Hybrid scheduling gets more complicated

Posted Oct 3, 2022 20:45 UTC (Mon) by jhoblitt (subscriber, #77733) [Link] (1 responses)

I think that knights landing could have been a successful product if it had actually been possible for mere mortals to purchase them as a stand alone CPU.

Phi as an add on accelerator had all of the same problems as GPU development (E.g. network I/O), without mature (CUDA was a monopoly at the time) tooling, and without a cost / performance advantage over GPUs (or so I've heard). However, for workloads like batch HPC/HTC, the improved flops/watt could have been a attractive and it would have saved the labor investment required to deal with GPU development.

Hybrid scheduling gets more complicated

Posted Oct 3, 2022 23:46 UTC (Mon) by rbanffy (guest, #103898) [Link]

> could have been a successful product if it had actually been possible for mere mortals to purchase them as a stand alone CPU.
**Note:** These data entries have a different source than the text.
$ cat src/rtl/rv_fetch_queue.sv
// Instruction-fetch front end: issues sequential word reads to instruction
// memory with a bounded number of requests in flight, buffers the in-order
// responses in a small FIFO tagged with their pc, and hands {pc, instr} to
// decode over a valid/ready handshake. A redirect flushes the FIFO, restarts
// fetch at the new target and marks every unanswered request as stale so
// its response is thrown away when it eventually returns.
module rv_fetch_queue #(
  parameter int XLEN            = 32,
  parameter int DEPTH           = 4,
  parameter int MAX_OUTSTANDING = 2
) (
  input  logic                     clk,
  input  logic                     reset,
  input  logic [XLEN-1:0]          reset_pc,
  output logic                     imem_req_valid,
  output logic [XLEN-1:0]          imem_req_addr,
  input  logic                     imem_req_ready,
  input  logic                     imem_rsp_valid,
  input  logic [XLEN-1:0]          imem_rsp_data,
  input  logic                     redirect_valid,
  input  logic [XLEN-1:0]          redirect_pc,
  output logic                     inst_valid,
  output logic [XLEN-1:0]          inst_data,
  output logic [XLEN-1:0]          inst_pc,
  input  logic                     inst_ready,
  output logic [$clog2(DEPTH):0]   occupancy,
  output logic                     err_spurious
);

  // Pointer width, occupancy width and a counter width wide enough to hold
  // occupancy plus outstanding requests without overflow.
  localparam int PW = $clog2(DEPTH);
  localparam int OW = PW + 1;
  localparam int CW = PW + 2;

  typedef enum logic {
    BOOT,
    RUN
  } state_e;

  state_e            state_q;
  logic [XLEN-1:0]   fetchPc_q, fetchPc_d;
  logic [XLEN-1:0]   rspPc_q, rspPc_d;
  logic [CW-1:0]     inflight_q, inflight_d;
  logic [CW-1:0]     dropCnt_q, dropCnt_d;
  logic [OW-1:0]     count_q, count_d;
  logic [PW-1:0]     rdPtr_q, rdPtr_d;
  logic [PW-1:0]     wrPtr_q, wrPtr_d;
  logic              errSpurious_q;
  logic [XLEN-1:0]   dataMem_q [DEPTH];
  logic [XLEN-1:0]   pcMem_q [DEPTH];

  logic [XLEN-1:0]   redirectAligned;
  logic [XLEN-1:0]   bootAligned;
  logic [CW-1:0]     live;
  logic              hasCredit;
  logic              fire;
  logic              rspSpurious;
  logic              rspLive;
  logic              rspDropped;
  logic              pushEn;
  logic              popEn;
  logic              restart;

  assign redirectAligned = redirect_pc & ~XLEN'(3);
  assign bootAligned     = reset_pc & ~XLEN'(3);

  // Requests that will still produce a FIFO entry; stale ones do not need
  // buffer space, but they still hold a slot of the outstanding limit.
  assign live      = inflight_q - dropCnt_q;
  assign hasCredit = ((CW'(count_q) + live) < CW'(DEPTH)) &&
                     (inflight_q < CW'(MAX_OUTSTANDING));

  assign imem_req_valid = (state_q == RUN) && !redirect_valid && hasCredit;
  assign imem_req_addr  = fetchPc_q;
  assign fire           = imem_req_valid && imem_req_ready;

  // A response with nothing outstanding is ignored entirely; otherwise it
  // retires one request and is either dropped as stale or buffered.
  assign rspSpurious = imem_rsp_valid && (inflight_q == '0);
  assign rspLive     = imem_rsp_valid && !rspSpurious;
  assign rspDropped  = rspLive && (dropCnt_q != '0);
  assign pushEn      = rspLive && !rspDropped && !redirect_valid;
  assign popEn       = inst_valid && inst_ready && !redirect_valid;

  // Leaving BOOT and taking a redirect both reload the fetch stream.
  assign restart = redirect_valid || (state_q == BOOT);

  assign inst_valid   = (count_q != '0);
  assign inst_data    = inst_valid ? dataMem_q[rdPtr_q] : '0;
  assign inst_pc      = inst_valid ? pcMem_q[rdPtr_q] : '0;
  assign occupancy    = count_q;
  assign err_spurious = errSpurious_q;

  // Next-state for the fetch pointer, credit counters and FIFO bookkeeping.
  always_comb begin
    fetchPc_d  = fetchPc_q;
    rspPc_d    = rspPc_q;
    dropCnt_d  = dropCnt_q;
    rdPtr_d    = rdPtr_q;
    wrPtr_d    = wrPtr_q;
    inflight_d = inflight_q + CW'(fire) - CW'(rspLive);
    count_d    = count_q + OW'(pushEn) - OW'(popEn);

    if (fire) begin
      fetchPc_d = fetchPc_q + XLEN'(4);
    end
    if (rspDropped) begin
      dropCnt_d = dropCnt_q - CW'(1);
    end
    if (pushEn) begin
      wrPtr_d = wrPtr_q + PW'(1);
      rspPc_d = rspPc_q + XLEN'(4);
    end
    if (popEn) begin
      rdPtr_d = rdPtr_q + PW'(1);
    end

    if (restart) begin
      fetchPc_d = redirect_valid ? redirectAligned : bootAligned;
      rspPc_d   = fetchPc_d;
      dropCnt_d = inflight_q - CW'(rspLive);
      count_d   = '0;
      rdPtr_d   = '0;
      wrPtr_d   = '0;
    end
  end

  // Control state, counters and sticky error flag; reset clears everything.
  always_ff @(posedge clk or negedge reset) begin
    if (!reset) begin
      state_q       <= BOOT;
      fetchPc_q     <= '0;
      rspPc_q       <= '0;
      inflight_q    <= '0;
      dropCnt_q     <= '0;
      count_q       <= '0;
      rdPtr_q       <= '0;
      wrPtr_q       <= '0;
      errSpurious_q <= 1'b0;
    end else begin
      if (state_q == BOOT) begin
        state_q <= RUN;
      end
      fetchPc_q  <= fetchPc_d;
      rspPc_q    <= rspPc_d;
      inflight_q <= inflight_d;
      dropCnt_q  <= dropCnt_d;
      count_q    <= count_d;
      rdPtr_q    <= rdPtr_d;
      wrPtr_q    <= wrPtr_d;
      if (rspSpurious) begin
        errSpurious_q <= 1'b1;
      end
    end
  end

  // FIFO storage; contents need no reset because the outputs are gated by
  // inst_valid. The credit rule guarantees a push never meets a full FIFO.
  always_ff @(posedge clk) begin
    if (pushEn) begin
      assert (count_q != OW'(DEPTH));
      dataMem_q[wrPtr_q] <= imem_rsp_data;
      pcMem_q[wrPtr_q]   <= rspPc_q;
    end
  end

endmodule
Such a shame. I really wanted one.

The first generation (it was 4 threads per core, I think, each running at a quarter speed) was very limited and extracting reasonable performance from it was not trivial. Subsequent generations were much better, but, by then, a lot of the heavy lifting was available on GPUs and the "friendly" programming of the Phi was no longer a huge advantage (if you can hide the GPU behind a library, it's not significantly uglier than using intrinsics to directly play with AVX-512).

Again, a huge shame. I hope Intel makes something with lots of E cores, even if for no other reason than to teach programmers to make more parallel code, because clock x IPCs won't get higher as quickly as core counts.